CVE-2025-8719 is a stored Cross-Site Scripting (XSS) vulnerability identified in the Translate This gTranslate Shortcode plugin for WordPress, developed by reubenthiessen. This vulnerability affects all versions up to and including version 1.0 of the plugin. The root cause is insufficient input sanitization and output escaping of the 'base_lang' parameter, which is used during web page generation. An attacker with authenticated access at the Contributor level or higher can exploit this flaw by injecting arbitrary malicious scripts into pages. These scripts are then stored persistently and executed in the context of any user who subsequently accesses the compromised page. The vulnerability has a CVSS 3.1 base score of 6.4, indicating a medium severity level. The vector string (CVSS:3.1/AV:N/AC:L/PR:L/UI:N/S:C/C:L/I:L/A:N) reveals that the attack can be performed remotely over the network with low attack complexity, requires privileges of an authenticated user (Contributor or above), and does not require user interaction to trigger. The scope is changed, meaning the vulnerability affects components beyond the initially vulnerable plugin, and it impacts confidentiality and integrity to a limited extent but does not affect availability. No known exploits are currently reported in the wild, and no patches have been published at the time of this report. The vulnerability is classified under CWE-79, which covers improper neutralization of input during web page generation leading to XSS.

For European organizations using WordPress websites with the Translate This gTranslate Shortcode plugin installed, this vulnerability poses a significant risk. Since Contributor-level access is sufficient to exploit the flaw, any compromised or malicious insider or third-party with such privileges could inject malicious scripts. These scripts could steal session cookies, perform actions on behalf of users, or redirect users to malicious sites, thereby compromising user confidentiality and integrity of the website content. This can lead to data breaches, defacement, loss of customer trust, and potential regulatory non-compliance under GDPR if personal data is exposed. The persistent nature of stored XSS increases the risk as multiple users can be affected over time. Although availability is not impacted, the reputational damage and potential legal consequences can be substantial. European organizations with public-facing WordPress sites, especially those in sectors like e-commerce, finance, healthcare, and government, are particularly at risk due to the sensitivity of their data and regulatory scrutiny.

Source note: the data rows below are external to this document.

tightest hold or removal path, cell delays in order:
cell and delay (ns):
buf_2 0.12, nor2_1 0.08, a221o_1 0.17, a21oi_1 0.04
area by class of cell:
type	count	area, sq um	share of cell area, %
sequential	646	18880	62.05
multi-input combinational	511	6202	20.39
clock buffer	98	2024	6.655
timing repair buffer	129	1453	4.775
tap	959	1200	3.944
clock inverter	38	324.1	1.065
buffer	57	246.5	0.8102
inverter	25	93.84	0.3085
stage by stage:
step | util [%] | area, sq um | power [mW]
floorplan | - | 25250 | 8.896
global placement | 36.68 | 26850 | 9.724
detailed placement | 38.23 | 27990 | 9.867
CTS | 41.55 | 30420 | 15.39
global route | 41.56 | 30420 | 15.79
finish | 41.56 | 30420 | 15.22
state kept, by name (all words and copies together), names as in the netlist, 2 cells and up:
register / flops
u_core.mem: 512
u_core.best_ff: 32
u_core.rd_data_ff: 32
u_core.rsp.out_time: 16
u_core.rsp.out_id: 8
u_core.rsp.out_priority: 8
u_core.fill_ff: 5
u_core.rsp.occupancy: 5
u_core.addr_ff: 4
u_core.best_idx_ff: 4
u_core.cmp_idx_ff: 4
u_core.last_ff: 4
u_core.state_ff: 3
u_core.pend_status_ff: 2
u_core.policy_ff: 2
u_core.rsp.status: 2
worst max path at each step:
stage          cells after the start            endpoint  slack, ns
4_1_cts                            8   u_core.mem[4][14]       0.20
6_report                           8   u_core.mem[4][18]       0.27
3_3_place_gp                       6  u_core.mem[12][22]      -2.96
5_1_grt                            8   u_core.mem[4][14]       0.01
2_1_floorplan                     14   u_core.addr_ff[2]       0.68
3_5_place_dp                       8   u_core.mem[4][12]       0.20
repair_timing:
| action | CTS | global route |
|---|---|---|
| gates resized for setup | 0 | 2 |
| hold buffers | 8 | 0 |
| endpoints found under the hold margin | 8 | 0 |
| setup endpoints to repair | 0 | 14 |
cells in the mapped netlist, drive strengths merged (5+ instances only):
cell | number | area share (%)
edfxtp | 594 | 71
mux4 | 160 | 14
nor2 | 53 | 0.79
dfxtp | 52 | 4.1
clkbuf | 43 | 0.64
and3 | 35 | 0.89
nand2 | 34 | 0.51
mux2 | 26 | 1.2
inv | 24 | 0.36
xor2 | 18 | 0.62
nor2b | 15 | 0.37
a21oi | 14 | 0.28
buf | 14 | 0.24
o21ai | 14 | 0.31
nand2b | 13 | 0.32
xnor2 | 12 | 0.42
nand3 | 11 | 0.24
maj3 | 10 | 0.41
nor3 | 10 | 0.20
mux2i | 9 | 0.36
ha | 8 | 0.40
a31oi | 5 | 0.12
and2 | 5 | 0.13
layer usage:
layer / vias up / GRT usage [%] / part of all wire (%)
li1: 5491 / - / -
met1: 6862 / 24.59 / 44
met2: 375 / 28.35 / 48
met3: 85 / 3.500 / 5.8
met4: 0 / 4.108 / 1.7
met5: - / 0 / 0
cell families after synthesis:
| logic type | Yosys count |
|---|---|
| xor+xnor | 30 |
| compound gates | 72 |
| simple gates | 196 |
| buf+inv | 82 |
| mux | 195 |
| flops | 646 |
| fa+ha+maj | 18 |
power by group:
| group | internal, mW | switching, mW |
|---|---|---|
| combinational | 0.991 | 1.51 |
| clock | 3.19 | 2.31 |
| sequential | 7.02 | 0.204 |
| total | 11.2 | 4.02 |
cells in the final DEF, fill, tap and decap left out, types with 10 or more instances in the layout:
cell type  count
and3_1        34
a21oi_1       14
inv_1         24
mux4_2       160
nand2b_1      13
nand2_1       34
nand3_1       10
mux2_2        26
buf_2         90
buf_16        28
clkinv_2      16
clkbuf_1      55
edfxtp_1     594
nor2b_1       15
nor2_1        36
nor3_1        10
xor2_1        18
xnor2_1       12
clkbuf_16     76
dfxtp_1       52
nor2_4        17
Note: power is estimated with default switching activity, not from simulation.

To mitigate this vulnerability, European organizations should immediately audit their WordPress installations to identify if the Translate This gTranslate Shortcode plugin is in use. If present, restrict Contributor-level access strictly to trusted users and review existing Contributor accounts for suspicious activity. Since no official patch is currently available, organizations should consider temporarily disabling or uninstalling the plugin until a secure update is released. Implement Web Application Firewall (WAF) rules to detect and block malicious payloads targeting the 'base_lang' parameter. Additionally, enforce Content Security Policy (CSP) headers to limit the execution of unauthorized scripts. Regularly monitor logs for unusual activities related to page content modifications. Educate content contributors about the risks of injecting untrusted code and enforce strict input validation policies. Once a patch is released, prioritize its deployment and verify that input sanitization and output escaping are properly implemented. Finally, conduct security assessments and penetration testing focused on XSS vulnerabilities to ensure no residual issues remain.